In the past, the team has invested in some of India’s most exciting and innovative emerging companies, including Byju’s, Swiggy, OYO Rooms, Yatra, Freecharge, Pepperfry, Myntra, Practo, and Capillary among others.

“Debt funding works differently in global markets, where there is lot of patented technology involved. The first step of the journey was to build a playbook for venture debt for India. We did that for 10 years, and when we felt that it was the time to start up something of our own, it led to the genesis of Alteria Capital,” Vinod says.

The duo, working at Innoven Capital, left the firm in August last year and got their SEBI licence in November.  The team started with smaller ticket sizes, as Vinod says they were learning how to do this in India.

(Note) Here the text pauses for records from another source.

$ cat config.mk
export PLATFORM = sky130hd
export DESIGN_NAME = pipo_bank_ctrl
export DESIGN_NICKNAME = d
export VERILOG_FILES = /design/src/rtl/pipo_bank_ctrl.sv
export SDC_FILE = /design/constraint.sdc
export NUM_CORES = 1
export LEC_CHECK = 0
export ABC_AREA = 1
export BUFFER_PORTS_ARGS = -buffer_cell sky130_fd_sc_hd__buf_2
export CAP_MARGIN = 20
export CELL_PAD_IN_SITES_DETAIL_PLACEMENT = 1
export CELL_PAD_IN_SITES_GLOBAL_PLACEMENT = 2
export CORE_UTILIZATION = 25
export DETAILED_ROUTE_END_ITERATION = 10
export GPL_TIMING_DRIVEN = 1
export PLACE_DENSITY = 0.89
export SLEW_MARGIN = 20
export SYNTH_ARGS = -nofsm -noshare
export SYNTH_HDL_FRONTEND = slang
export SYNTH_SLANG_ARGS = --single-unit
$ cat constraint.sdc
create_clock -name clock -period 2.3 [get_ports clock]
set_clock_uncertainty 0.15 [all_clocks]
set_input_delay 0.575 -clock clock [delete_from_list [all_inputs] [get_ports clock]]
set_output_delay 0.575 -clock clock [all_outputs]
set_load 0.01 [all_outputs]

In a press statement, Ajay says that it is an exciting time for the venture debt asset class, as it has matured substantially.

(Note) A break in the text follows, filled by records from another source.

## src/rtl/arb_req_ctrl_if.sv

```systemverilog
// arb_req_ctrl_if
// Bundles the signals between the job producers, the arb_req_ctrl front end
// and the downstream two-client arbiter.
//   job_valid[1:0]        producer -> ctrl : per-client push strobe
//   job_len[2*LEN_W-1:0]  producer -> ctrl : client i length at [i*LEN_W +: LEN_W]
//   job_ready[1:0]        ctrl -> producer : client i queue not full
//   request[1:0]          ctrl -> arbiter  : registered request
//   grant[1:0]            arbiter -> ctrl  : grant per client
//   beat[1:0]             ctrl -> producer : one beat transferred this cycle
//   done[1:0]             ctrl -> producer : pulse on a job's final beat
//   overflow[1:0]         ctrl -> producer : sticky dropped-push flag
// The master modport is the environment side (producers plus arbiter); the
// slave modport is the arb_req_ctrl side.
interface arb_req_ctrl_if #(
    parameter int LEN_W = 4
);
    logic [1:0]         job_valid;
    logic [2*LEN_W-1:0] job_len;
    logic [1:0]         job_ready;
    logic [1:0]         request;
    logic [1:0]         grant;
    logic [1:0]         beat;
    logic [1:0]         done;
    logic [1:0]         overflow;

    modport master (
        output job_valid, job_len, grant,
        input  job_ready, request, beat, done, overflow
    );

    modport slave (
        input  job_valid, job_len, grant,
        output job_ready, request, beat, done, overflow
    );
endinterface

```

## src/rtl/arb_req_ctrl.sv

```systemverilog
// arb_req_ctrl
// Requester-side front end for a two-client arbiter. Each client owns a job
// FIFO, a request FSM and a beat down-counter. A queued job is popped, its
// request is raised and held until granted, granted beats are counted down,
// and the request is dropped for one release cycle after the final beat.
// Ports:
//   clk  : single clock, rising edge
//   rst  : synchronous active-high reset
//   bus  : arb_req_ctrl_if.slave (job push side, request/grant side, status)
module arb_req_ctrl #(
    parameter int DEPTH = 4,
    parameter int LEN_W = 4
) (
    input  logic           clk,
    input  logic           rst,
    arb_req_ctrl_if.slave  bus
);

    localparam int AW = $clog2(DEPTH);

    typedef enum logic [1:0] {
        ST_IDLE = 2'd0,
        ST_REQ  = 2'd1,
        ST_XFER = 2'd2,
        ST_REL  = 2'd3
    } state_t;

    logic ready_s    [2];
    logic request_s  [2];
    logic beat_s     [2];
    logic done_s     [2];
    logic overflow_s [2];

    for (genvar i = 0; i < 2; i++) begin : g_ch
        logic [LEN_W-1:0] mem_q [DEPTH];
        logic [AW:0]      wr_ptr_q, wr_ptr_d;
        logic [AW:0]      rd_ptr_q, rd_ptr_d;
        state_t           state_q, state_d;
        logic [LEN_W-1:0] cnt_q, cnt_d;
        logic             request_q, request_d;
        logic             overflow_q, overflow_d;
        logic             full_s, empty_s, push_s;
        logic             beat_ch_s, done_ch_s;
        logic [LEN_W-1:0] len_in_s, head_s;

        // Extra pointer MSB separates a full queue from an empty one.
        assign full_s   = (wr_ptr_q[AW] != rd_ptr_q[AW]) &&
                          (wr_ptr_q[AW-1:0] == rd_ptr_q[AW-1:0]);
        assign empty_s  = (wr_ptr_q == rd_ptr_q);
        // Readiness is based on start-of-cycle occupancy, so a same-cycle
        // pop never lets a push into a full queue.
        assign push_s   = bus.job_valid[i] & ~full_s;
        assign len_in_s = bus.job_len[i*LEN_W +: LEN_W];
        assign head_s   = mem_q[rd_ptr_q[AW-1:0]];

        // Next-state, counter, pointer and status computation for this client.
        always_comb begin
            state_d    = state_q;
            cnt_d      = cnt_q;
            rd_ptr_d   = rd_ptr_q;
            wr_ptr_d   = wr_ptr_q;
            beat_ch_s  = 1'b0;
            done_ch_s  = 1'b0;
            overflow_d = overflow_q | (bus.job_valid[i] & full_s);

            if (push_s) begin
                wr_ptr_d = wr_ptr_q + (AW+1)'(1);
            end else begin
                wr_ptr_d = wr_ptr_q;
            end

            case (state_q)
                ST_IDLE: begin
                    if (!empty_s) begin
                        rd_ptr_d = rd_ptr_q + (AW+1)'(1);
                        cnt_d    = head_s;
                        state_d  = ST_REQ;
                    end else begin
                        state_d  = ST_IDLE;
                    end
                end
                ST_REQ: begin
                    if (bus.grant[i]) begin
                        state_d = ST_XFER;
                    end else begin
                        state_d = ST_REQ;
                    end
                end
                ST_XFER: begin
                    if (bus.grant[i]) begin
                        beat_ch_s = 1'b1;
                        // A beat taken with the counter at zero is the last one.
                        if (cnt_q == '0) begin
                            done_ch_s = 1'b1;
                            state_d   = ST_REL;
                        end else begin
                            cnt_d     = cnt_q - LEN_W'(1);
                        end
                    end else begin
                        state_d = ST_XFER;
                    end
                end
                ST_REL: begin
                    state_d = ST_IDLE;
                end
                default: begin
                    state_d = ST_IDLE;
                end
            endcase

            request_d = (state_d == ST_REQ) || (state_d == ST_XFER);
        end

        // Control state registers with synchronous reset.
        always_ff @(posedge clk) begin
            if (rst) begin
                state_q    <= ST_IDLE;
                cnt_q      <= '0;
                wr_ptr_q   <= '0;
                rd_ptr_q   <= '0;
                request_q  <= 1'b0;
                overflow_q <= 1'b0;
            end else begin
                state_q    <= state_d;
                cnt_q      <= cnt_d;
                wr_ptr_q   <= wr_ptr_d;
                rd_ptr_q   <= rd_ptr_d;
                request_q  <= request_d;
                overflow_q <= overflow_d;
            end
        end

        // Queue storage; no reset needed since the pointers define validity.
        always_ff @(posedge clk) begin
            if (push_s && !rst) begin
                mem_q[wr_ptr_q[AW-1:0]] <= len_in_s;
            end
        end

        assign ready_s[i]    = ~full_s;
        assign request_s[i]  = request_q;
        assign beat_s[i]     = beat_ch_s;
        assign done_s[i]     = done_ch_s;
        assign overflow_s[i] = overflow_q;
    end

    assign bus.job_ready = {ready_s[1],    ready_s[0]};
    assign bus.request   = {request_s[1],  request_s[0]};
    assign bus.beat      = {beat_s[1],     beat_s[0]};
    assign bus.done      = {done_s[1],     done_s[0]};
    assign bus.overflow  = {overflow_s[1], overflow_s[0]};

endmodule

```

## src/flat_wrapper.sv

```systemverilog
// flat-port wrapper written by rule: the top's interface ports become plain ports
module arb_req_ctrl_flat 
#(
    parameter int DEPTH = 4,
    parameter int LEN_W = 4
)
  (clk, rst, bus_job_valid, bus_job_len, bus_grant, bus_job_ready, bus_request, bus_beat, bus_done, bus_overflow);
  arb_req_ctrl_if #(.LEN_W(LEN_W)) bus_i ();
  input  logic clk;
  input  logic rst;
  input wire logic [$bits(bus_i.job_valid)-1:0] bus_job_valid;
  input wire logic [$bits(bus_i.job_len)-1:0] bus_job_len;
  input wire logic [$bits(bus_i.grant)-1:0] bus_grant;
  output wire logic [$bits(bus_i.job_ready)-1:0] bus_job_ready;
  output wire logic [$bits(bus_i.request)-1:0] bus_request;
  output wire logic [$bits(bus_i.beat)-1:0] bus_beat;
  output wire logic [$bits(bus_i.done)-1:0] bus_done;
  output wire logic [$bits(bus_i.overflow)-1:0] bus_overflow;
  assign bus_i.job_valid = bus_job_valid;
  assign bus_i.job_len = bus_job_len;
  assign bus_i.grant = bus_grant;
  assign bus_job_ready = bus_i.job_ready;
  assign bus_request = bus_i.request;
  assign bus_beat = bus_i.beat;
  assign bus_done = bus_i.done;
  assign bus_overflow = bus_i.overflow;
  arb_req_ctrl #(.DEPTH(DEPTH), .LEN_W(LEN_W)) u_core (.clk(clk), .rst(rst), .bus(bus_i));
endmodule
```

## config.mk

```make
export PLATFORM = sky130hd
export DESIGN_NAME = arb_req_ctrl_flat
export DESIGN_NICKNAME = d
export VERILOG_FILES = /design/src/rtl/arb_req_ctrl_if.sv /design/src/rtl/arb_req_ctrl.sv /design/src/flat_wrapper.sv
export SDC_FILE = /design/constraint.sdc
export NUM_CORES = 1
export LEC_CHECK = 0
export CAP_MARGIN = 20
export CORE_ASPECT_RATIO = 1.5
export CORE_MARGIN = 3
export CORE_UTILIZATION = 40
export DETAILED_ROUTE_END_ITERATION = 8
export HOLD_SLACK_MARGIN = 0.15
export PLACE_DENSITY = 0.67
export SLEW_MARGIN = 20
export SYNTH_ARGS = -nofsm -noshare
export SYNTH_HDL_FRONTEND = slang
export SYNTH_SLANG_ARGS = --single-unit
```

## constraint.sdc

```tcl
create_clock -name clk -period 2.3 [get_ports clk]
set_input_delay 0.46 -clock clk [delete_from_list [all_inputs] [get_ports clk]]
set_output_delay 0.46 -clock clk [all_outputs]
set_load 0.01 [all_outputs]
```

== Word level (Yosys, flattened, before mapping) ==
Memories as Yosys holds them, arrays and structs flattened. A register that Yosys moved wholly into a read port is not among the register bits.
Index checks and enable logic that the tools add are counted.
Operators by class
  reduce and logical (&&, ||, !) cells: 17
  add/sub/neg operators: 6
  multiplexer cells: 36
  eq/ne operators: 22
  bitwise logic cells: 10
Operators by type and width (number)
  two-way mux 4 bit: 6
  two-way mux 2 bit: 10
  two-way mux 1 bit: 16
  one-hot mux 2 bit (4 select lines): 2
  one-hot mux 4 bit (2 select lines): 2
  adder 3 x 1 -> 3 bit, second input constant: 4
  equality test 2 bit, second input constant: 6
  inequality test 2 bit, second input constant: 6
  equality test 2 x 1 -> 1 bit, second input constant: 4
  logical NOT 4 bit: 2
  AND reduction 4 bit: 2
  subtractor 4 x 1 -> 4 bit, second input constant: 2
  equality test 3 bit: 2
  AND 1 bit: 4
  equality test 2 bit: 2
  logical AND 1 bit: 4
  logical NOT 2 bit: 2
  inverter 1 bit: 4
  AND reduction 2 bit: 2
  nonzero test 2 bit: 2
  logical OR 1 bit: 2
  inequality test 1 bit: 2
  bitwise OR 1 bit: 2
  logical NOT 1 bit: 1
Storage, ports and cells
  bits in registers: 28
  logic and storage cells: 105
  memories kept: 2
  RAM bits: 32
  output and inout bits: 10
  input bits: 14
Memories
  u_core.g_ch[0].mem_q: words 4, width 4, read ports 1, clocked after Yosys merged registers in 1, write ports 1, RTL line arb_req_ctrl.sv:35  | logic [LEN_W-1:0] mem_q [DEPTH];
  u_core.g_ch[1].mem_q: words 4, width 4, read ports 1, clocked after Yosys merged registers in 1, write ports 1, RTL line arb_req_ctrl.sv:35

== Logic depth before layout (Yosys ltp) ==
Gate-level depths: netlist (run 1).
  depth after elaboration: 7
  depth in mapped cells: 7
  mapped depth without buffers: 6

== Least setup slack after synthesis (run 1) ==
Ideal clock, no wire load.
  path kind: flip-flop to flip-flop
  from: reg u_core.g_ch[0].cnt_q[0]
  to: reg u_core.g_ch[0].cnt_q[0]
  clock period less this slack: 1.763 ns
  library setup time: 0.074 ns
  cell stages (with the launch flop): 7
  path slack: 0.537 ns
  buffers on the path: 0
  required time: 2.226 ns
  arrival time: 1.689 ns
  path through: dfxtp_1 inv_1 ha_1 nor3b_1 o21a_1 or4b_2 a31oi_1
Between the ends
  cells in the longest elaborated chain, start to end: 4
  elaborated cells on any way between the ends: 7
  classes of those cells: 1 x add/sub; 1 x eq/ne; 3 x mux; 2 x reduce/logical
RTL lines
  start, declared: RTL line arb_req_ctrl.sv:39  | logic [LEN_W-1:0] cnt_q, cnt_d;
  start signal, assigned: RTL line arb_req_ctrl.sv:125  | cnt_q <= cnt_d;
  subtractor 4 x 1 -> 4 bit: RTL line arb_req_ctrl.sv:97  | cnt_d = cnt_q - LEN_W'(1);
  two-way mux 4 bit: RTL line arb_req_ctrl.sv:93  | if (cnt_q == '0) begin
  two-way mux 4 bit: RTL line arb_req_ctrl.sv:90  | if (bus.grant[i]) begin
  one-hot mux 4 bit (2 select lines): RTL line arb_req_ctrl.sv:72  | case (state_q)
Several ways; a longest one is shown, not always the timed one. The select of a mux whose other input is x is not followed.
A chain may end at the register's enable or synchronous reset.

== Worst setup path in the final report (run 1) ==
  from: reg u_core.g_ch[0].rd_ptr_q[1]
  to: out bus_job_ready[0]
Between the ends
  cells in the longest elaborated chain, start to end: 3
RTL lines
  start, declared: RTL line arb_req_ctrl.sv:37  | logic [AW:0] rd_ptr_q, rd_ptr_d;
  start signal, assigned: RTL line arb_req_ctrl.sv:127  | rd_ptr_q <= rd_ptr_d;
  equality test 2 bit: RTL line arb_req_ctrl.sv:48  | (wr_ptr_q[AW-1:0] == rd_ptr_q[AW-1:0]);
  logical AND 1 bit: RTL line arb_req_ctrl.sv:47  | assign full_s = (wr_ptr_q[AW] != rd_ptr_q[AW]) &&
  inverter 1 bit: RTL line arb_req_ctrl.sv:140  | assign ready_s[i] = ~full_s;
  end, declared: RTL line flat_wrapper.sv:14  | output wire logic [$bits(bus_i.job_ready)-1:0] bus_job_ready;
No other way between the ends.

==> results of run 1 <==
[worst paths after layout]
kind | slack, ns | to | depth (start not counted)
hold reg to reg | 0.49 | u_core.g_ch[1].overflow_q$_SDFF_PP0_ | 2
setup reg to reg | 0.31 | u_core.g_ch[0].cnt_q[0]$_SDFFE_PP0P_ | 7
hold / removal | 0.49 | u_core.g_ch[1].overflow_q$_SDFF_PP0_ | 2
setup / recovery | 0.12 | bus_job_ready[0] | 4
[cell usage in the layout, fill, tap and decap left out, drive strengths merged, types with 7 or more instances in the layout]
| cell | instances |
|---|---|
| clkbuf | 13 |
| ha | 12 |
| inv | 13 |
| and2 | 9 |
| mux4 | 8 |
| nand2b | 7 |
| xor2 | 11 |
| dfxtp | 32 |
| buf | 11 |
| nor2 | 30 |
| clkdlybuf4s50 | 21 |
| a21oi | 10 |
| edfxtp | 32 |
[power by group through the flow]
| stage | Clock [mW] | Sequential, mW | Combinational (mW) |
|---|---|---|---|
| floorplan | 0 | 1.54 | 0.963 |
| CTS | 1.05 | 1.61 | 1.23 |
| finish | 1.01 | 1.62 | 1.26 |
| global placement | 0 | 1.61 | 1.16 |
| global route | 1.09 | 1.65 | 1.39 |
| detailed placement | 0 | 1.62 | 1.17 |
[repair_timing]
| item | CTS | global route |
|---|---|---|
| buffers inserted | 1 | 1 |
| pin swaps | 0 | 1 |
| setup endpoints to repair | 2 | 3 |
| gates resized for setup | 4 | 10 |
[state kept, by name, indices dropped and copies added (netlist names), named ones only]
name / cells
u_core.g_ch.cnt_q: 8
u_core.g_ch.mem_q: 32
u_core.g_ch.overflow_q: 2
u_core.g_ch.rd_ptr_q: 6
u_core.g_ch.request_q: 2
u_core.g_ch.state_q: 4
u_core.g_ch.wr_ptr_q: 6
[cells by family (layout without fill, tap and decap cells)]
group                      count (synthesis)  count (layout)  synth area share
AOI/OAI and AO/OA                         38              38            0.0947
DFF                                       64              64             0.536
muxes                                     14              14            0.0821
buffers and inverters                     30              63            0.0482
xor gates and xnor gates                  16              16            0.0570
and+or+nand+nor                           74              74             0.132
adders and majority gates                 12              12            0.0503
[layout make-up]
cell class              count  area share
clock inverters             3      0.0112
flip-flops and latches     64       0.449
well taps                 100      0.0349
inverters                  13      0.0136
multi-input cells         154       0.356
repair buffers             34      0.0877
clock buffers              13      0.0475
[worst min-delay path, cell delays in order, from the launching register on]
cell	delay, ns
dfxtp_1	0.34
a31oi_1	0.04
nor2_1	0.07
[routing by layer]
metal,track usage,vias to the layer above
met5,0,-
met4,0.0762,0
met3,0.0324,8
met2,0.207,29
met1,0.156,886
li1,-,955
[per-stage QoR]
stage	setup slack [ns]	hold slack, ns	power (mW)	area, sq um	instances
global placement	0.0581	0.458	2.78	3310	363
floorplan	0.537	0.438	2.50	2990	248
global route	0.0135	0.505	4.13	3580	381
finish	0.122	0.486	3.89	3580	381
detailed placement	0.0268	0.463	2.79	3310	363
CTS	0.000542	0.489	3.89	3550	380
==> key figures, run 1 <==
Global routing
  – Global-route wire length before repair: 8580 um
  – Antenna violations before repair: 0
  – GR Overflow Total: 0
  – Largest net degree at the start of global routing: 18
  – GRT Util Overall: 0.129
  – Number of global-route vias before repair: approximately 1900

Placed design
  – Routability cong.: around 0.8
  – Port bufs: 23
  – Hpwl dp: 3590 um

Logic synthesis
  – Synth cell types: 42
  – Most used DFF post-synth: edfxtp_1
  – Number of synthesized flops with an enable pin: 32
  – Seq/Total Area, Yosys: 0.536
  – Post-synth top area cell: edfxtp_1
  – Synth area leaders: edfxtp_1 (32%), dfxtp_1 (21%), mux4_2 (5.3%)
  – Synth async-reset ratio: 0
  – Share of the synthesized area in the top cell type: 0.322
  – Syn Area/Cell: between 10 and 15 sq um
  – #FFs+latches synth: 64
  – Synth top cells by count: dfxtp_1 (32), edfxtp_1 (32), nor2_1 (30), inv_1 (13), ha_1 (12)
  – Syn_nets: 274
  – Cells after Synth: 248
  – Post-Synthesis Cell Area: 0.00299 sq mm
  – Syn. warnings: 0

Die
  – Core ar.: ~0.0072 sq mm
  – Die H: 112 um
  – Die area: 0.00856 sq mm
  – Std-Cell Rows: 38
  – Initial core utilization: 0.413
  – I/O pin count: 24
  – Die extent in x: 76.6 um

Cells and area
  – Fillers: 666
  – Sequential cell area: 0.00161 sq mm
  – Layout Utilization: 0.496
  – Footprint of the multi-input gates: 0.00128 sq mm
  – Net count, final: 302
  – Share of layout cells above drive strength 1: 0.192
  – # diodes: 0
  – Area grow syn2layout: 19.9%

Critical path
  – Cells along the critical path: xor2_4, nor3_1, inv_1, clkdlybuf4s50_1
  – Critical path class: register to output port
  – Reg-to-Reg Start: u_core.g_ch[0].cnt_q[0]$_SDFFE_PP0P_
  – Setup crit start kind: register
  – Setup crit start: u_core.g_ch[0].rd_ptr_q[1]$_SDFFE_PP0P_
  – Top delay family on crit path: buffers and inverters
  – Arr. time, crit path: roughly 1.7 ns
  – Critical Path End Type: output port
  – Critical Path RT: 1.84 ns
  – Peak fanout along the critical path: 7
  – Crit path buf inv count: 2
  – CP peak stage delay: approximately 0.53 ns
  – Worst path slowest cell: clkdlybuf4s50_1

Detailed routing
  – Routed WL: 5090 um
  – Pre-antenna DRT Iters: 4
  – DRT iter0 DRCs: 77
  – Vias after detailed routing: approximately 1900
  – Highest routed layer: met4
  – Via-per-instance ratio: roughly 4.9
  – DRC: 0
  – DR WL met3: 132 um
  – Met2 wire length: 2470 um
  – Wire per inst: 13.4 um
  – WL met1: 2350 um
  – Remaining antenna violation count: 0

Hold path
  – Min-delay worst type: register to register
  – Hold path start: u_core.g_ch[1].overflow_q$_SDFF_PP0_

CTS
  – Clk pin slew, worst setup/hold paths: 0.07 ns
  – CTS root buf: clkbuf_8
  – Max Root-Sink Buffers: 2
  – H-tree Lvls: 3
  – CTS tree: done
  – Clock Sinks: 64
  – Clock latency on the worst-skew pair: 0.34 ns
  – Num CTS Buffers: 9
  – Hold Buf Count CTS: 0

Timing
  – Sum Neg Setup Slack: 0 ns
  – Max-slew headroom: 0.608
  – Clock skew: 0.00843 ns
  – Finish-stage setup viols: 0
  – Final cycle utilization of the critical path: 0.947
  – RSZ-0062 raised after global routing: no
  – Tmin final: roughly 2.2 ns
  – Slew Limit Fails: 0
  – Peak Freq: 0.459 GHz
  – Final Hold Viols: 0
  – Worst-Margin Slew: just under 0.6 ns

Flow run
  – Max-Cap Viols: 0

Power and ir drop
  – Switching share of power: 0.316
  – Power Density: 1090 mW/mm^2
  – Max rail drop VDD: 0.000349 V
  – Sequential share of power: 0.416
  – Leak Pwr: ~1.3 nW
  – Int Power: 2.66 mW
  – Sw Pwr: roughly 1.2 mW
  – Clock power frac: 0.260
  – Combinational cell fraction of total power: 0.324

Outcome
  – Status: complete, no violations
Note: power is estimated with default switching activity, not from simulation.
==> run 2, diff against run 1 <==
--- a/config.mk
+++ b/config.mk
@@ -9,6 +9,7 @@
 export CORE_ASPECT_RATIO = 1.5
 export CORE_MARGIN = 3
 export CORE_UTILIZATION = 40
+export CTS_BUF_LIST = sky130_fd_sc_hd__clkbuf_16
 export DETAILED_ROUTE_END_ITERATION = 8
 export HOLD_SLACK_MARGIN = 0.15
 export PLACE_DENSITY = 0.67
==> run 2 against run 1 <==
  * Sequential power about the same
  * Die area unchanged
  * Clock skew shrank 0.0012 ns
  * Register-to-register slack hardly changed
  * Cell count did not move
  * Maximum frequency shrank 0.15%
  * Power grew 8.9%
  * First-iteration DRC count fell by 18%
  * Combinational power barely moved
  * Largest cell class unchanged
  * Largest power group unchanged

Roopa Satish, who heads the Corporate and Invesment Bank, and recently announced the launch of Impact Investing in IndusInd Bank, says: “This investment in Alteria will help us support the startup ecosystem and entrepreneurs to get access to credit as a part of our Impact Investing initiative. The partnership model makes the funding structure less risky for the bank as Alteria has demonstrated expertise in this space.”

The growing venture debt market

In 2017, over $13.7 billion was invested in Indian startups across 820 deals. Of these, around 45 were debt financing deals amounting to $1.2 billion. While in absolute terms this does not represent much, it does show a rising affinity towards debt and signs of maturity in the ecosystem.

Of the 45 debt financing deals, two were a combination of debt and equity and amounted to a total of $29 million.

Last year, InnoVen Capital disbursed Rs 440 crore in debt. Also, over the last 12 months, debt funds Trifecta Capital, InnoVen, and IntelleGrow have ramped up their investment efforts. In November 2017, Unicorn India Ventures also launched a Rs 600 crore debt fund. Unicorn will use the corpus to deploy funds across different sectors in the startup ecosystem.

“As companies scale and seek more capital, founders lose more control. In many of these cases, venture debt helps retain that control. However, it needs to be coupled with the right time, structure, and partners,” Vinod says .

He says venture debt is better understood in India today, and there is a need for it in a lukewarm equity environment. “This is about expertise of the space, relationship in the market, and entrepreneurial DNA. We have all three. Also, we have at least a decade of experience of working in the space, unlike most other players.”